··· Records to use
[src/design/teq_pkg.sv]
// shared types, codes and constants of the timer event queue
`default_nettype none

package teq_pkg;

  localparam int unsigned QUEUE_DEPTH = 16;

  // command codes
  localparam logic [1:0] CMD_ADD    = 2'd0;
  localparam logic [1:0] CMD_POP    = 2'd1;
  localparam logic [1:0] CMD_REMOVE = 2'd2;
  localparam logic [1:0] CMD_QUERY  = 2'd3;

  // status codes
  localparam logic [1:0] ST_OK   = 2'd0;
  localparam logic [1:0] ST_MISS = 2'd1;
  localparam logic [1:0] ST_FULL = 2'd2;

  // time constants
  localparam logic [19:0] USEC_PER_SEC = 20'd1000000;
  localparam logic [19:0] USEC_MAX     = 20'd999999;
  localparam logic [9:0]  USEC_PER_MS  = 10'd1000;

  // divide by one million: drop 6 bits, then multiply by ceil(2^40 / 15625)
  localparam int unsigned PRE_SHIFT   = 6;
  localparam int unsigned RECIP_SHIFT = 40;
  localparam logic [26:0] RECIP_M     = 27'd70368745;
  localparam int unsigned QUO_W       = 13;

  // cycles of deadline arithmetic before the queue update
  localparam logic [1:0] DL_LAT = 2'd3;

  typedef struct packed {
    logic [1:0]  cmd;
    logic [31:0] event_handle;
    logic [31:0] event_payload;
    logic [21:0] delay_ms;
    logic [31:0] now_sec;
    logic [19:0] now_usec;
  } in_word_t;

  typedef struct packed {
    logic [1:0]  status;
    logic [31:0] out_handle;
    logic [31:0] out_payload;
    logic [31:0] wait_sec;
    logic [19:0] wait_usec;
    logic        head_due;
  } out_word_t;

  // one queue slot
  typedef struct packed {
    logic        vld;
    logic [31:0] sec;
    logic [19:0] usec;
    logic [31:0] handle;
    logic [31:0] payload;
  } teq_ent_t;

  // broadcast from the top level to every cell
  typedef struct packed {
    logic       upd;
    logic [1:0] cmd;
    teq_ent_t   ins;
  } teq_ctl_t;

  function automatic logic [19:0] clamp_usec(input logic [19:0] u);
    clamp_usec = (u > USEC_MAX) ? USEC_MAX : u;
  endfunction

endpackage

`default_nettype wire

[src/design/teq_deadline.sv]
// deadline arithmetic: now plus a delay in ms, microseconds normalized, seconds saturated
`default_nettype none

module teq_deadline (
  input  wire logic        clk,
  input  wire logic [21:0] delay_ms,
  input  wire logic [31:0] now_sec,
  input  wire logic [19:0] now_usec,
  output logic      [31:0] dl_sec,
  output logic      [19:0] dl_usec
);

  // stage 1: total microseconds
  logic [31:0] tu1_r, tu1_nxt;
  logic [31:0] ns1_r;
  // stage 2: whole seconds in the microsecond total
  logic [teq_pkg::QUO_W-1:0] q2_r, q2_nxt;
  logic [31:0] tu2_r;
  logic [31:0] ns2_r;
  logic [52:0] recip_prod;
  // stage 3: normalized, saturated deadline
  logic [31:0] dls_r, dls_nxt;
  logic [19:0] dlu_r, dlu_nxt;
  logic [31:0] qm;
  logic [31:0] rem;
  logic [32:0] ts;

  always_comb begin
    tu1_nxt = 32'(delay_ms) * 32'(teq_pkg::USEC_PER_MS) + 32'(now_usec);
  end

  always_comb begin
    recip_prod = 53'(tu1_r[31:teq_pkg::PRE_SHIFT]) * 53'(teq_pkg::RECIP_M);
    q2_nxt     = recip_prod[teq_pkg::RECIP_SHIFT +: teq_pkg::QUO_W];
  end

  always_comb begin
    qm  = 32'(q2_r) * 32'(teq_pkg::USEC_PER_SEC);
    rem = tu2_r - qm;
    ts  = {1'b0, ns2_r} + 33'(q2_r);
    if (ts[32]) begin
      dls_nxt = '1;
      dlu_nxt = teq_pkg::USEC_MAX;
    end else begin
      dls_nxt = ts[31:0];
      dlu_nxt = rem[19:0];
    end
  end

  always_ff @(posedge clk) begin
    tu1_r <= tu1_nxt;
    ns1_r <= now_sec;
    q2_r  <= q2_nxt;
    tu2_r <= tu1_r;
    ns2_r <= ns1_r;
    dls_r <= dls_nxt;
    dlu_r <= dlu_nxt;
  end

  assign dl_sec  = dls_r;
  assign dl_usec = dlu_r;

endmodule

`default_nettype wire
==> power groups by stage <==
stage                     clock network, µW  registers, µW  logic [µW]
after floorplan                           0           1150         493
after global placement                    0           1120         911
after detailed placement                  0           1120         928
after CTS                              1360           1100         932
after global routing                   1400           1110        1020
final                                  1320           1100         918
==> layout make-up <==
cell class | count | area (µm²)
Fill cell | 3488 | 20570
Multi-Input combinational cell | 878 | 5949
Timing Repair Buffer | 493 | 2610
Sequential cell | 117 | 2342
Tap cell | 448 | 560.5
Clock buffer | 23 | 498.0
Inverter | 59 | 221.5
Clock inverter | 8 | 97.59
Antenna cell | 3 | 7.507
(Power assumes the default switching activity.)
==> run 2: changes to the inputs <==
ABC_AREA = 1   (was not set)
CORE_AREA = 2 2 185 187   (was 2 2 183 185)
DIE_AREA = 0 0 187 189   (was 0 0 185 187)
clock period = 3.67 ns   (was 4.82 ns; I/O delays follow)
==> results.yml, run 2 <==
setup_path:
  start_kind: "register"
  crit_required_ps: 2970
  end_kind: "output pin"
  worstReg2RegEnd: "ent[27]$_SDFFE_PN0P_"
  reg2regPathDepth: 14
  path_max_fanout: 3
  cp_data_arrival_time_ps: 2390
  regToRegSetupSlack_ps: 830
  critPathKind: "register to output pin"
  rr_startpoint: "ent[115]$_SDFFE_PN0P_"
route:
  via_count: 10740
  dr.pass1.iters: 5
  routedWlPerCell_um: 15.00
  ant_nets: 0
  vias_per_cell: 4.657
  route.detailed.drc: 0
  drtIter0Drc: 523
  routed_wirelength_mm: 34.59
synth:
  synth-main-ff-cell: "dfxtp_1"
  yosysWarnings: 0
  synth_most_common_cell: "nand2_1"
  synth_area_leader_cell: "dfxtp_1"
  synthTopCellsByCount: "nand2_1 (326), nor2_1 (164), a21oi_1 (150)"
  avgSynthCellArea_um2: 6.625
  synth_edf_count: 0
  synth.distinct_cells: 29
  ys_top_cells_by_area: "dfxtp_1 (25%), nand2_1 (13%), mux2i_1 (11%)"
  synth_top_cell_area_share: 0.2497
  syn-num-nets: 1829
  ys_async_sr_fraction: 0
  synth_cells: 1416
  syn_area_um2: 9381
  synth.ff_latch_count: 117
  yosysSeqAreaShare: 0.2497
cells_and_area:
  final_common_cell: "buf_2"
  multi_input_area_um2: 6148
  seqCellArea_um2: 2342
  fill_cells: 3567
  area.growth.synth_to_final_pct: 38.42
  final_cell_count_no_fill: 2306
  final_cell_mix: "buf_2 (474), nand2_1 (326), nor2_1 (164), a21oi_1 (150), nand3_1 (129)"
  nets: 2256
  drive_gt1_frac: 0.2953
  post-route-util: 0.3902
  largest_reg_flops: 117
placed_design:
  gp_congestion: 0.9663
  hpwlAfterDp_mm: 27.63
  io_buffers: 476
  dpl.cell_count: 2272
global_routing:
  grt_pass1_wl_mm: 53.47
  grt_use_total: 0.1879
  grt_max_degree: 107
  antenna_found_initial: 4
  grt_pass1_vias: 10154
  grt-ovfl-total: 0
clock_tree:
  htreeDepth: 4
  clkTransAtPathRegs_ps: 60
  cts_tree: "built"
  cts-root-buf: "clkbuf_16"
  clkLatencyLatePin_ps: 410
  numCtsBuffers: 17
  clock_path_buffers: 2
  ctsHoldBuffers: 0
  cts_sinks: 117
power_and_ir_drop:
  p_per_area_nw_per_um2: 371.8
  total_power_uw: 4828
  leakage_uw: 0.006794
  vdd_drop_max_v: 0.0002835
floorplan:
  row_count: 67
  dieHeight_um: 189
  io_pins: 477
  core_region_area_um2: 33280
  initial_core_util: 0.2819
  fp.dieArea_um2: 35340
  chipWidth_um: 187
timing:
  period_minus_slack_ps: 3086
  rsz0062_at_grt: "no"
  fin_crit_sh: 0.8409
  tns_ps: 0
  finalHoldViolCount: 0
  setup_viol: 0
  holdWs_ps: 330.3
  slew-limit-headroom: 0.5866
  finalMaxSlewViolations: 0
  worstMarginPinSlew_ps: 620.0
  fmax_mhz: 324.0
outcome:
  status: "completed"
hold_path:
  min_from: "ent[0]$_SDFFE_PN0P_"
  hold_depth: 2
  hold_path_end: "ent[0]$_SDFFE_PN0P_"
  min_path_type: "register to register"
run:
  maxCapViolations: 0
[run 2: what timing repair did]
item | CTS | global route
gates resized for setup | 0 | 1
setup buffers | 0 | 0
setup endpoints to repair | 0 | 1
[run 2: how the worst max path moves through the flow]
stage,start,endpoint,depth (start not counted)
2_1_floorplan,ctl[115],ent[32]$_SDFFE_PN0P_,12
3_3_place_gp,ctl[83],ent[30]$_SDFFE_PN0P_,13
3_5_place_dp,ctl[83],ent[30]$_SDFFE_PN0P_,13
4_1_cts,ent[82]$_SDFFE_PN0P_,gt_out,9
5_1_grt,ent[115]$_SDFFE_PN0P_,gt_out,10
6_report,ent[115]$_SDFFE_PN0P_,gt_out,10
······
*Requirement*.
In the listing above, find the line with "DIE_AREA = 0" and the line with "grt_pass1_wl_mm: 53.47", then print exactly those lines and every line between them.

*Expected answer*.
DIE_AREA = 0 0 187 189   (was 0 0 185 187)
clock period = 3.67 ns   (was 4.82 ns; I/O delays follow)
==> results.yml, run 2 <==
setup_path:
  start_kind: "register"
  crit_required_ps: 2970
  end_kind: "output pin"
  worstReg2RegEnd: "ent[27]$_SDFFE_PN0P_"
  reg2regPathDepth: 14
  path_max_fanout: 3
  cp_data_arrival_time_ps: 2390
  regToRegSetupSlack_ps: 830
  critPathKind: "register to output pin"
  rr_startpoint: "ent[115]$_SDFFE_PN0P_"
route:
  via_count: 10740
  dr.pass1.iters: 5
  routedWlPerCell_um: 15.00
  ant_nets: 0
  vias_per_cell: 4.657
  route.detailed.drc: 0
  drtIter0Drc: 523
  routed_wirelength_mm: 34.59
synth:
  synth-main-ff-cell: "dfxtp_1"
  yosysWarnings: 0
  synth_most_common_cell: "nand2_1"
  synth_area_leader_cell: "dfxtp_1"
  synthTopCellsByCount: "nand2_1 (326), nor2_1 (164), a21oi_1 (150)"
  avgSynthCellArea_um2: 6.625
  synth_edf_count: 0
  synth.distinct_cells: 29
  ys_top_cells_by_area: "dfxtp_1 (25%), nand2_1 (13%), mux2i_1 (11%)"
  synth_top_cell_area_share: 0.2497
  syn-num-nets: 1829
  ys_async_sr_fraction: 0
  synth_cells: 1416
  syn_area_um2: 9381
  synth.ff_latch_count: 117
  yosysSeqAreaShare: 0.2497
cells_and_area:
  final_common_cell: "buf_2"
  multi_input_area_um2: 6148
  seqCellArea_um2: 2342
  fill_cells: 3567
  area.growth.synth_to_final_pct: 38.42
  final_cell_count_no_fill: 2306
  final_cell_mix: "buf_2 (474), nand2_1 (326), nor2_1 (164), a21oi_1 (150), nand3_1 (129)"
  nets: 2256
  drive_gt1_frac: 0.2953
  post-route-util: 0.3902
  largest_reg_flops: 117
placed_design:
  gp_congestion: 0.9663
  hpwlAfterDp_mm: 27.63
  io_buffers: 476
  dpl.cell_count: 2272
global_routing:
  grt_pass1_wl_mm: 53.47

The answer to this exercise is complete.